_Task directions_:
Each line of the entries below that includes "shift" belongs in your answer.

_Records shown_:
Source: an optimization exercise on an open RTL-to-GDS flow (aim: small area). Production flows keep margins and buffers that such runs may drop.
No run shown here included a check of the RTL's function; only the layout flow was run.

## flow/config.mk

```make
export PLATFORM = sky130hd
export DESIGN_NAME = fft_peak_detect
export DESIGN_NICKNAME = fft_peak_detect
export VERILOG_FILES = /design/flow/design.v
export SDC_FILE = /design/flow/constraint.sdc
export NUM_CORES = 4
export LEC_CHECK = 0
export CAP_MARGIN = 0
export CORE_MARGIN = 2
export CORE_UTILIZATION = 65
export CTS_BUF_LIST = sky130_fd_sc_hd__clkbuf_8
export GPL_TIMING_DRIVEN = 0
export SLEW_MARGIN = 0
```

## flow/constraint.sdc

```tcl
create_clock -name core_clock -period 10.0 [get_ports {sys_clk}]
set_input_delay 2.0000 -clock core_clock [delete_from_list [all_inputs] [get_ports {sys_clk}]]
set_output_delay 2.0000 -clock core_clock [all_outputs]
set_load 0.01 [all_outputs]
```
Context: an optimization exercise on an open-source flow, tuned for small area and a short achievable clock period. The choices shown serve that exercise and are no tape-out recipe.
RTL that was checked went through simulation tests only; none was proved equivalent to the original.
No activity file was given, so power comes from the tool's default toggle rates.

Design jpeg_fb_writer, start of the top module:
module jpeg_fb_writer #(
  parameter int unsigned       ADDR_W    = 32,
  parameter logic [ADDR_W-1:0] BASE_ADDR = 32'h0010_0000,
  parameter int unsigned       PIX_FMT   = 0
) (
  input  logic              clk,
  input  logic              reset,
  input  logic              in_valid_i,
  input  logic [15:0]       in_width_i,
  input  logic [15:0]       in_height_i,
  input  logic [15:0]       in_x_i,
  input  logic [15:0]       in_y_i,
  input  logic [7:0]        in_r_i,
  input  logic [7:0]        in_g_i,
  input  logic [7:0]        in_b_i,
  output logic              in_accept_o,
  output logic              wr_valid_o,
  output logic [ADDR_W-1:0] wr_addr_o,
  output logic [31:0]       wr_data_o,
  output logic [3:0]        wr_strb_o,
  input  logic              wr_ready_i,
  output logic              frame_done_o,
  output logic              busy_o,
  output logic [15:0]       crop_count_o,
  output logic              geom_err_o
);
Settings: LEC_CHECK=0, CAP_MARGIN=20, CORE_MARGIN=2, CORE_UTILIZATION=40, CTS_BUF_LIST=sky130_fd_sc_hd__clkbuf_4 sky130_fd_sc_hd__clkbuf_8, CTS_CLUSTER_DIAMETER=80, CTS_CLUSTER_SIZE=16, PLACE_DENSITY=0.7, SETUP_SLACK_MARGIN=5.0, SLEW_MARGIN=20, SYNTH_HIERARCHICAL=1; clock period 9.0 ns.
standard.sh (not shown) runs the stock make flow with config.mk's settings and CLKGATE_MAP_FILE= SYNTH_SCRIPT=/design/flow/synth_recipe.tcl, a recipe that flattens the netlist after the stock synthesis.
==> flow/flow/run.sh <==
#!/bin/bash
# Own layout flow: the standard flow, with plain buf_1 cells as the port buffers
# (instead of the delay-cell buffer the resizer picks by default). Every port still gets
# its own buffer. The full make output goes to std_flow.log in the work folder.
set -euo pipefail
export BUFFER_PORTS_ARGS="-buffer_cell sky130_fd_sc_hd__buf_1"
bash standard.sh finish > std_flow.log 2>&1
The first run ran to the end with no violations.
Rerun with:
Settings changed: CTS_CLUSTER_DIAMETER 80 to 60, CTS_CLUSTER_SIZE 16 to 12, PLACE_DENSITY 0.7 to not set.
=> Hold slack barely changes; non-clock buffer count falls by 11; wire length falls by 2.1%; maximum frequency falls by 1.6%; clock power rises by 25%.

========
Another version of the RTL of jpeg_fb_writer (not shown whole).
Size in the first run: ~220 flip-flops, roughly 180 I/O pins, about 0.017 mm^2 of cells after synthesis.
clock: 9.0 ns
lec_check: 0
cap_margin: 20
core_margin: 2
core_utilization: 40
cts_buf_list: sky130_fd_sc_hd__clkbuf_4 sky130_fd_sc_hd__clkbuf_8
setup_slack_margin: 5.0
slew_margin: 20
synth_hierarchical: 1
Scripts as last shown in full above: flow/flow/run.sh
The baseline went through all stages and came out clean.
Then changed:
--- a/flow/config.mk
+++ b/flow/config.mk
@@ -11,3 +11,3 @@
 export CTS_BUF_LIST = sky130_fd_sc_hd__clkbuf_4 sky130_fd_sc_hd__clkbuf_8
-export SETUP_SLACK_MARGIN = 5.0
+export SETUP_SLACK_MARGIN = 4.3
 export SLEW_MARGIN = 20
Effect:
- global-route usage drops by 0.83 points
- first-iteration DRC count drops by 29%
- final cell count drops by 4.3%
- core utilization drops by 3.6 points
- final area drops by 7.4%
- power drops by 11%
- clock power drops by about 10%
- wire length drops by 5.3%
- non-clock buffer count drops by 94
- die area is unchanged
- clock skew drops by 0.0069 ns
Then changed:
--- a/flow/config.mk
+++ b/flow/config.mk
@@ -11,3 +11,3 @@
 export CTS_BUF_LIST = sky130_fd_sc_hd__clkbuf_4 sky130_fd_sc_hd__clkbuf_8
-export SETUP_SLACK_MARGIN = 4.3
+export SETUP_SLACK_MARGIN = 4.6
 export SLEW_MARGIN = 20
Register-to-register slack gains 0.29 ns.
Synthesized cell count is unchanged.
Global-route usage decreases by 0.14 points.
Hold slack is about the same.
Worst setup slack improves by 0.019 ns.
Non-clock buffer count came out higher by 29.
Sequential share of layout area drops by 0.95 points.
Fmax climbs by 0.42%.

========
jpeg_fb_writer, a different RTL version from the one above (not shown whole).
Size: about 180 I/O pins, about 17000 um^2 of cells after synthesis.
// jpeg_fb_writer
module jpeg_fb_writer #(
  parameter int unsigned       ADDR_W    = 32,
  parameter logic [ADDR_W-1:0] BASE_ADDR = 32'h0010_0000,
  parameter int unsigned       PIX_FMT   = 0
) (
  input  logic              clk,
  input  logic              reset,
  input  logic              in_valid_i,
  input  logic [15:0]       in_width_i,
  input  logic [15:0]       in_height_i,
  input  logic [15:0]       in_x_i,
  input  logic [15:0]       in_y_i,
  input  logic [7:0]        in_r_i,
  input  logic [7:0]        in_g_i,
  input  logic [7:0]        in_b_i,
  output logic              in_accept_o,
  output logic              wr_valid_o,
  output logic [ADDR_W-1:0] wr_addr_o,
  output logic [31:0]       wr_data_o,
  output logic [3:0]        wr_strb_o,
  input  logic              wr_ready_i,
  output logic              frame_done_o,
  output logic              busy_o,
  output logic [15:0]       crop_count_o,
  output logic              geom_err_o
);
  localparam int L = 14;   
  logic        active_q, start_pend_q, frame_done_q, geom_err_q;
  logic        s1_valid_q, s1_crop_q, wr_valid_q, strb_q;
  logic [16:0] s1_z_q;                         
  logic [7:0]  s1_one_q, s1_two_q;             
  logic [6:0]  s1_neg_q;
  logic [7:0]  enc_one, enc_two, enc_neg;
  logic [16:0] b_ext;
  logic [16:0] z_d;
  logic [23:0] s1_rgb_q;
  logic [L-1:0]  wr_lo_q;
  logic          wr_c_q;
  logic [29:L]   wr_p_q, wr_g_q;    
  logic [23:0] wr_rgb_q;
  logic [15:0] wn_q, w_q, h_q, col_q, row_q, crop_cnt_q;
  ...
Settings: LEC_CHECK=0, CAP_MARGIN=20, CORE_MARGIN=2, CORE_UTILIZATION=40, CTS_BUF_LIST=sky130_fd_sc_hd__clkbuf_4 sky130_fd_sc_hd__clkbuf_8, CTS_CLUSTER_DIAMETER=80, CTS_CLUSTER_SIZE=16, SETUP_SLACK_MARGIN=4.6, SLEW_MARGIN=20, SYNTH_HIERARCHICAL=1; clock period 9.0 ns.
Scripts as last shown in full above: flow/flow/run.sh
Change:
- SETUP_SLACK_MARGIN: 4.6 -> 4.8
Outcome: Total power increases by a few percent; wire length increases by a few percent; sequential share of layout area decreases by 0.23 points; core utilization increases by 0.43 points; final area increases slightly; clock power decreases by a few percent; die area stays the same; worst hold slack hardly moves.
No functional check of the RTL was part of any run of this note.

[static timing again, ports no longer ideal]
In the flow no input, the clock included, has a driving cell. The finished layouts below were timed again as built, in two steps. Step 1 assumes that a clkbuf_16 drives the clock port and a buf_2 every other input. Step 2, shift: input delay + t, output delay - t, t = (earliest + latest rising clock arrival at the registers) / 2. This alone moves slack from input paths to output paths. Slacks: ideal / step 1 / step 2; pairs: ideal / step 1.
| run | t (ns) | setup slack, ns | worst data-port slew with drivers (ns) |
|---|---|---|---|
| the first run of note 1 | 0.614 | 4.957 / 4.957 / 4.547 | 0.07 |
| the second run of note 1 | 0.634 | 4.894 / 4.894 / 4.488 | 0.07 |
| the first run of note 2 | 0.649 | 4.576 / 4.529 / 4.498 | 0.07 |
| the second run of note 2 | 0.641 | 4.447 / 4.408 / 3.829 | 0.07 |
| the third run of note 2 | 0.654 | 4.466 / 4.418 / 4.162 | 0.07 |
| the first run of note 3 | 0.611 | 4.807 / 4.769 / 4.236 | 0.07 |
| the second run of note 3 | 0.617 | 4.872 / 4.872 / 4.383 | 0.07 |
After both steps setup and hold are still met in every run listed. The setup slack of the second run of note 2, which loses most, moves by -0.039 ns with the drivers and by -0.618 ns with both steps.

...

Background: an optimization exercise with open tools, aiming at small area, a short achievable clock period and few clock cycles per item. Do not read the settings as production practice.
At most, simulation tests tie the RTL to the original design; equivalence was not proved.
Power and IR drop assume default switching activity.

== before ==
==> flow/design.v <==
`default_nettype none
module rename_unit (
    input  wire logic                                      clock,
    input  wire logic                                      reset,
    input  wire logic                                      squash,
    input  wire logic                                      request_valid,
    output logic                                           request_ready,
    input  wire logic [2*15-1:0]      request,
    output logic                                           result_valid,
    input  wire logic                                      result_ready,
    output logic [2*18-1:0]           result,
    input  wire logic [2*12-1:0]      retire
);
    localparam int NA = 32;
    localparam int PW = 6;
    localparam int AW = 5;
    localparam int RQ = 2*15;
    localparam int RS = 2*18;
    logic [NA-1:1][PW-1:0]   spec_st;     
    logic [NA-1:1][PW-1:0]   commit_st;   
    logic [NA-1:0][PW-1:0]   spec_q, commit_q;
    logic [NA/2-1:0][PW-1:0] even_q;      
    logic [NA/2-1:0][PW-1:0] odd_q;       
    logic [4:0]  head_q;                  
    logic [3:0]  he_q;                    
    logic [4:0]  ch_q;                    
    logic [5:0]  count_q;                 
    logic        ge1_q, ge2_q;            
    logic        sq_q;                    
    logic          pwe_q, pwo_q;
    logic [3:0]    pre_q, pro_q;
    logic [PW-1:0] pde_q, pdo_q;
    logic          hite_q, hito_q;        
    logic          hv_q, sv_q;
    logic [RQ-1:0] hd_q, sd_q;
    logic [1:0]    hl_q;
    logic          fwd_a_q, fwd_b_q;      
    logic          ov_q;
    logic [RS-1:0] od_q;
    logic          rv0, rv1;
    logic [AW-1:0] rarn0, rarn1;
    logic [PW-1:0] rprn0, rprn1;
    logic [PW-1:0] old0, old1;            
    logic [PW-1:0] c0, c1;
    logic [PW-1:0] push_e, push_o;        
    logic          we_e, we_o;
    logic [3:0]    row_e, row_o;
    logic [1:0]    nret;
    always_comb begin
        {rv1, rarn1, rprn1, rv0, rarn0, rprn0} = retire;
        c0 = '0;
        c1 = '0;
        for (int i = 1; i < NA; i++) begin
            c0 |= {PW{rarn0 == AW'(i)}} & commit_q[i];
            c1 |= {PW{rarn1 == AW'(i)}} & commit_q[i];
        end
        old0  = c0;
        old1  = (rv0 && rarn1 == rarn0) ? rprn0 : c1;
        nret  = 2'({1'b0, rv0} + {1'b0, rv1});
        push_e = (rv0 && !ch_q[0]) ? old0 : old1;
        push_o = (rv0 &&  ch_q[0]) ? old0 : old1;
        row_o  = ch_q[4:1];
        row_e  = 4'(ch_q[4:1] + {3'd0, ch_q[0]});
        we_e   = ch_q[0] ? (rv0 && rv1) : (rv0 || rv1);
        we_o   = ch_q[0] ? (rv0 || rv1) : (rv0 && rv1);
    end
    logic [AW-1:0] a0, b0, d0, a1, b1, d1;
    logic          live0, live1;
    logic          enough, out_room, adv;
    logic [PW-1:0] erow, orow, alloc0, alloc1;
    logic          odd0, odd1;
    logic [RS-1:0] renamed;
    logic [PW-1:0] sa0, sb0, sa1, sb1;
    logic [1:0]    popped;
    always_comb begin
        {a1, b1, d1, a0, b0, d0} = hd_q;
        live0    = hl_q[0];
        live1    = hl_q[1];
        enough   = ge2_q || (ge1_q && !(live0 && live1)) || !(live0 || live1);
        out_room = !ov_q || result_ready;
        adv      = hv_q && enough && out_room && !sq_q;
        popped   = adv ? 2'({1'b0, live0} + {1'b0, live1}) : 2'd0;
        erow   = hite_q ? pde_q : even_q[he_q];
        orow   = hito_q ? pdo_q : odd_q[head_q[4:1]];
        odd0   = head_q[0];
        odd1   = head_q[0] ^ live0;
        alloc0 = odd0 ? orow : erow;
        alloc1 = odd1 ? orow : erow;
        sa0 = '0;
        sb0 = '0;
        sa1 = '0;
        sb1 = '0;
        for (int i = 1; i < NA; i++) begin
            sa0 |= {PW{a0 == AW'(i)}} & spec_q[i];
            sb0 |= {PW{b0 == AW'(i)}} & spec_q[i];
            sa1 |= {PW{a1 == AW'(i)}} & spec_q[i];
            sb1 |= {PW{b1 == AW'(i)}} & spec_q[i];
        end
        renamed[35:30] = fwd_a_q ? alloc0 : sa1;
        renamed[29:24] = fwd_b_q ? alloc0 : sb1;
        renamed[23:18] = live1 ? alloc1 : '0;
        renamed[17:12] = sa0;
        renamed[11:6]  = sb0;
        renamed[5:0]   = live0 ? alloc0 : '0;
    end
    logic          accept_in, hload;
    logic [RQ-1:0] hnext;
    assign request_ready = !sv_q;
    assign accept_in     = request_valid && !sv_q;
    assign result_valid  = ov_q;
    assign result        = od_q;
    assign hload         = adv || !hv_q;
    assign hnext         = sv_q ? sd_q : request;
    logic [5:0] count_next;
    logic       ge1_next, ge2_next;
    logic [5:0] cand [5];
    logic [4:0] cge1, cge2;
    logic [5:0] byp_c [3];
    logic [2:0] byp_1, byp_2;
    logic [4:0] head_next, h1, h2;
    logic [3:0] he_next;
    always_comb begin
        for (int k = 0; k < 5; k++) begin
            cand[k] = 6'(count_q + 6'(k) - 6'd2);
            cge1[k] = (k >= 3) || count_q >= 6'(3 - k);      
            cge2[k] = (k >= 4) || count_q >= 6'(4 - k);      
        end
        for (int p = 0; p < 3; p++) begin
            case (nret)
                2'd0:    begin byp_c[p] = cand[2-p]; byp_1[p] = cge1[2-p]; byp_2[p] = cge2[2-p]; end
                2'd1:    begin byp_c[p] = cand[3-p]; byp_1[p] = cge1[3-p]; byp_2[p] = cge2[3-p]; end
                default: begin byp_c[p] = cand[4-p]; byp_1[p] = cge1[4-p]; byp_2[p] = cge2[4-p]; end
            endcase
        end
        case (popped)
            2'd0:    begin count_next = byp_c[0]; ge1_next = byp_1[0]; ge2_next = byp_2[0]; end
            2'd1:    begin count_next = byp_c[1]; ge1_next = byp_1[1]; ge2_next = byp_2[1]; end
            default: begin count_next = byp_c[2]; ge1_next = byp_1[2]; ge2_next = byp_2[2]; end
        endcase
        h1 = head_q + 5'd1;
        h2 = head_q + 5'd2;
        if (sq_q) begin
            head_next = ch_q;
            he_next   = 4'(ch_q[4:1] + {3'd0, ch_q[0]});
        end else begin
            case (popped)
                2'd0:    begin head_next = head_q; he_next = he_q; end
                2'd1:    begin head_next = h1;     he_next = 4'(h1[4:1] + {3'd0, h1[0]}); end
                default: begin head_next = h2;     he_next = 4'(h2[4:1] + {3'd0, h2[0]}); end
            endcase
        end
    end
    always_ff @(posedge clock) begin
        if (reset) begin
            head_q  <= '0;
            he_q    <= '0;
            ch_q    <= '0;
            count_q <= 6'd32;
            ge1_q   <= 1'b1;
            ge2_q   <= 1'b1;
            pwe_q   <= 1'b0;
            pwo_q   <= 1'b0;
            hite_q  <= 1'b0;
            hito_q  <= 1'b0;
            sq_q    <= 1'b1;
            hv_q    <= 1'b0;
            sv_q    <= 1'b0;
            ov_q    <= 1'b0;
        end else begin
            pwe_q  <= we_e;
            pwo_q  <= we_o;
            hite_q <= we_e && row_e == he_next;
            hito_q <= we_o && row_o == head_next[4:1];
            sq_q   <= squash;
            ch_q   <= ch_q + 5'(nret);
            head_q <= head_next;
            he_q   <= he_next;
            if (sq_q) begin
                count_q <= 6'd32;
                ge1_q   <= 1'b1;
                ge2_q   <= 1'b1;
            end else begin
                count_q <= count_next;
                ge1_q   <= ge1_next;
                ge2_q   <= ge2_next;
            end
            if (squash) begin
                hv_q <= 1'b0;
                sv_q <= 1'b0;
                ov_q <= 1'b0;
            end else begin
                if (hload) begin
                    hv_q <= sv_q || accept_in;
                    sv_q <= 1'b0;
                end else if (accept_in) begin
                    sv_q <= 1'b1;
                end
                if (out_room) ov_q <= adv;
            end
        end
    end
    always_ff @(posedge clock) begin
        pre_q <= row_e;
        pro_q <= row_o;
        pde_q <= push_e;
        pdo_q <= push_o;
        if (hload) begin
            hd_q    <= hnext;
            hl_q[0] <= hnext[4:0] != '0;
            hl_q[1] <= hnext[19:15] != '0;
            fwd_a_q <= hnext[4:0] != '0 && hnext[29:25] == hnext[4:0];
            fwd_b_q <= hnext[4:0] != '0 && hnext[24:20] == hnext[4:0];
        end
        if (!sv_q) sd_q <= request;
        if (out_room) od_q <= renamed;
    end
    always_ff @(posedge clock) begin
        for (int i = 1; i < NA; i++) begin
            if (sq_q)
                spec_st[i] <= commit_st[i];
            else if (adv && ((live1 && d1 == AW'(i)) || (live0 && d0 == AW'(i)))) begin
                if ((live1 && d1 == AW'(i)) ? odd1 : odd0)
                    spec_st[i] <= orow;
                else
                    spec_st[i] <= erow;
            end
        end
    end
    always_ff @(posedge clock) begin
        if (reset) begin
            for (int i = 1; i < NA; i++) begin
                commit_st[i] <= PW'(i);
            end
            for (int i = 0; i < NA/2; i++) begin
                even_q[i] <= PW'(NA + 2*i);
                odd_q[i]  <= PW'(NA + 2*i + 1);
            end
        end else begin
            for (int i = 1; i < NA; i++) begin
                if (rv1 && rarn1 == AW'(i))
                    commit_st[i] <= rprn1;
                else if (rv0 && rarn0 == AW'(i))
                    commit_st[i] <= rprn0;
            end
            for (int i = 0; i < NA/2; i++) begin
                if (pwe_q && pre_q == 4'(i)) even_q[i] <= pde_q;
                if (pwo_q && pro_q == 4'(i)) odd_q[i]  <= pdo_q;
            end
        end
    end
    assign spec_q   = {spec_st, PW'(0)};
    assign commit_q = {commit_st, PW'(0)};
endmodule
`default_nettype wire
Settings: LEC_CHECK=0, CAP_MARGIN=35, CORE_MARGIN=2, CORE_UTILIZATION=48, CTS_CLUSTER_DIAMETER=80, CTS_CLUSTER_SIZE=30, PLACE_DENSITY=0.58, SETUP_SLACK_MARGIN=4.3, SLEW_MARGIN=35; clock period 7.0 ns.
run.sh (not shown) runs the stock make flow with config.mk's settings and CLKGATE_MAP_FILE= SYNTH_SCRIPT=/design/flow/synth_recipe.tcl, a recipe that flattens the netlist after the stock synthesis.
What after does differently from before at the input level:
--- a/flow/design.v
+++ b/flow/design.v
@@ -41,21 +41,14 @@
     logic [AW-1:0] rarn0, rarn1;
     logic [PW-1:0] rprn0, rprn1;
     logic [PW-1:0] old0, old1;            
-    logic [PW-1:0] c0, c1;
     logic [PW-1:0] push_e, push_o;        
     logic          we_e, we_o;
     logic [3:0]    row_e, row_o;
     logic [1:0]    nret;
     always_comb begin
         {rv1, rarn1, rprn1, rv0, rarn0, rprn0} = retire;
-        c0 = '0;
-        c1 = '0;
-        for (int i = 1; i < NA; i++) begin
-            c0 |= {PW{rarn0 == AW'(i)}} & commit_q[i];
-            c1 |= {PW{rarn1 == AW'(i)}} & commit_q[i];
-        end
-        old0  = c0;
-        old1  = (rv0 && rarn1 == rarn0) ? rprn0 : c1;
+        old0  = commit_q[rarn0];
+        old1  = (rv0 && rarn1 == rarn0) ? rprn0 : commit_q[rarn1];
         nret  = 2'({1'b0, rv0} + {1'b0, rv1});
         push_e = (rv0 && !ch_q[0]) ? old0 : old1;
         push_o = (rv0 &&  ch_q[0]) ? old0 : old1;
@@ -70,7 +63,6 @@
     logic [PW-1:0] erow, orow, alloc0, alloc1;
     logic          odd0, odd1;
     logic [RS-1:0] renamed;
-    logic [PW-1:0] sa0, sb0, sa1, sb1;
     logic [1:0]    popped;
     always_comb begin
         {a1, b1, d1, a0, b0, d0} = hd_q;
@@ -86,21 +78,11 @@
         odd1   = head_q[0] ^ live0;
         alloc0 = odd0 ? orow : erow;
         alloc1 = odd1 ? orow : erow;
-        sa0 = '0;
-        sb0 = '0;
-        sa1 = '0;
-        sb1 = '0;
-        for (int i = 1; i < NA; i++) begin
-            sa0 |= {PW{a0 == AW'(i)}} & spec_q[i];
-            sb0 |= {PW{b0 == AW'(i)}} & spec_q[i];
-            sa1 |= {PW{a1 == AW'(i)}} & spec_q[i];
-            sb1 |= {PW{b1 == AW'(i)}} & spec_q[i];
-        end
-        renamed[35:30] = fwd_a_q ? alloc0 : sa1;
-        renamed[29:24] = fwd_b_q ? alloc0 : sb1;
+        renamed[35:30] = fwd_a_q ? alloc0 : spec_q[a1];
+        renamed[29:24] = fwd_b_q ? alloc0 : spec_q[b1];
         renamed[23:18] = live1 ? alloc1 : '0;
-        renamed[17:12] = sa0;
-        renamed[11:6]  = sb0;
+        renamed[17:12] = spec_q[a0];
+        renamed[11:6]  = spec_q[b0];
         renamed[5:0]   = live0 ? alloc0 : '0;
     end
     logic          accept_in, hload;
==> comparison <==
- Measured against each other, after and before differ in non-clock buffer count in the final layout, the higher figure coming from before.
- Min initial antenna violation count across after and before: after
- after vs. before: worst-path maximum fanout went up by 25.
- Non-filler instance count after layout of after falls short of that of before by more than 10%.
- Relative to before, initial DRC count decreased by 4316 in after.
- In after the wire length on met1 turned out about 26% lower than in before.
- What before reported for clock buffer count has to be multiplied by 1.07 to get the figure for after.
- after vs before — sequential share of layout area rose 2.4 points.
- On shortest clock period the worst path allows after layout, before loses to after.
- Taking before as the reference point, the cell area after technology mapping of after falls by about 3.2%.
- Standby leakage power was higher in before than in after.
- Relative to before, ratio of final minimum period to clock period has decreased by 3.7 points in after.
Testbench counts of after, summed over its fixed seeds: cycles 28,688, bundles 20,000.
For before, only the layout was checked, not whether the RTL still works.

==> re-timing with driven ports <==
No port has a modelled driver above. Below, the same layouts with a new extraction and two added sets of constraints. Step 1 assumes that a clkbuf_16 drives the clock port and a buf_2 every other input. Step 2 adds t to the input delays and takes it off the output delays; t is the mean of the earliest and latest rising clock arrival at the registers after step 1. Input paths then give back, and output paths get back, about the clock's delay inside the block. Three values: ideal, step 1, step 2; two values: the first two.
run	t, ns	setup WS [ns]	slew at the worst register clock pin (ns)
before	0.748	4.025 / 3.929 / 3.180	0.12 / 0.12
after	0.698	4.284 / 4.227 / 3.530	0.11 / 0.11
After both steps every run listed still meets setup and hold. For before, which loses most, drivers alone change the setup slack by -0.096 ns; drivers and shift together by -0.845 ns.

...

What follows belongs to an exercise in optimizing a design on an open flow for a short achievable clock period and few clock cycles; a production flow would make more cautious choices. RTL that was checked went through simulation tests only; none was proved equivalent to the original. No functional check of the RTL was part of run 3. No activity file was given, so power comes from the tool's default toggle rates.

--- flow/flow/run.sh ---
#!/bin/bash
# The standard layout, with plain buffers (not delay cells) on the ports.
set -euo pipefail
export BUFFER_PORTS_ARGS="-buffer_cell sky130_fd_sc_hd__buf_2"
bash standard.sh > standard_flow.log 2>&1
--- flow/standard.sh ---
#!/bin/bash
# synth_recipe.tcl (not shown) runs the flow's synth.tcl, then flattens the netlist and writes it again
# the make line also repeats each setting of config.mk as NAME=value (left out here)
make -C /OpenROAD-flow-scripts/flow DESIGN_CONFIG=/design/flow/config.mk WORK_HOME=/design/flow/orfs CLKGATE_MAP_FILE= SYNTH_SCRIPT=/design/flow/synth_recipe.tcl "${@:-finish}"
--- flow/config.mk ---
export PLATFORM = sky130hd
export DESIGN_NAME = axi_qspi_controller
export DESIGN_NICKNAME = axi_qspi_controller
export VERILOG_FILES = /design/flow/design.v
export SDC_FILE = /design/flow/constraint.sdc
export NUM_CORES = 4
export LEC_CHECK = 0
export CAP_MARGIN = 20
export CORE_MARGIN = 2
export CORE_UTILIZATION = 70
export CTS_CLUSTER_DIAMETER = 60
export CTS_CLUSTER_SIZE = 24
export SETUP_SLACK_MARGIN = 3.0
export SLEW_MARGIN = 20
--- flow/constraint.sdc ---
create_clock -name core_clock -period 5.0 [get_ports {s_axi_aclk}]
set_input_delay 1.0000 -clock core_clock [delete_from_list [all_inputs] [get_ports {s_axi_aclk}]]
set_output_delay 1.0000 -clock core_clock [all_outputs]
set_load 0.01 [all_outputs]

_Written solution_:
In the flow no input, the clock included, has a driving cell. The finished layouts below were timed again as built, in two steps. Step 1 assumes that a clkbuf_16 drives the clock port and a buf_2 every other input. Step 2, shift: input delay + t, output delay - t, t = (earliest + latest rising clock arrival at the registers) / 2. This alone moves slack from input paths to output paths. Slacks: ideal / step 1 / step 2; pairs: ideal / step 1.
After both steps every run listed still meets setup and hold. For before, which loses most, drivers alone change the setup slack by -0.096 ns; drivers and shift together by -0.845 ns.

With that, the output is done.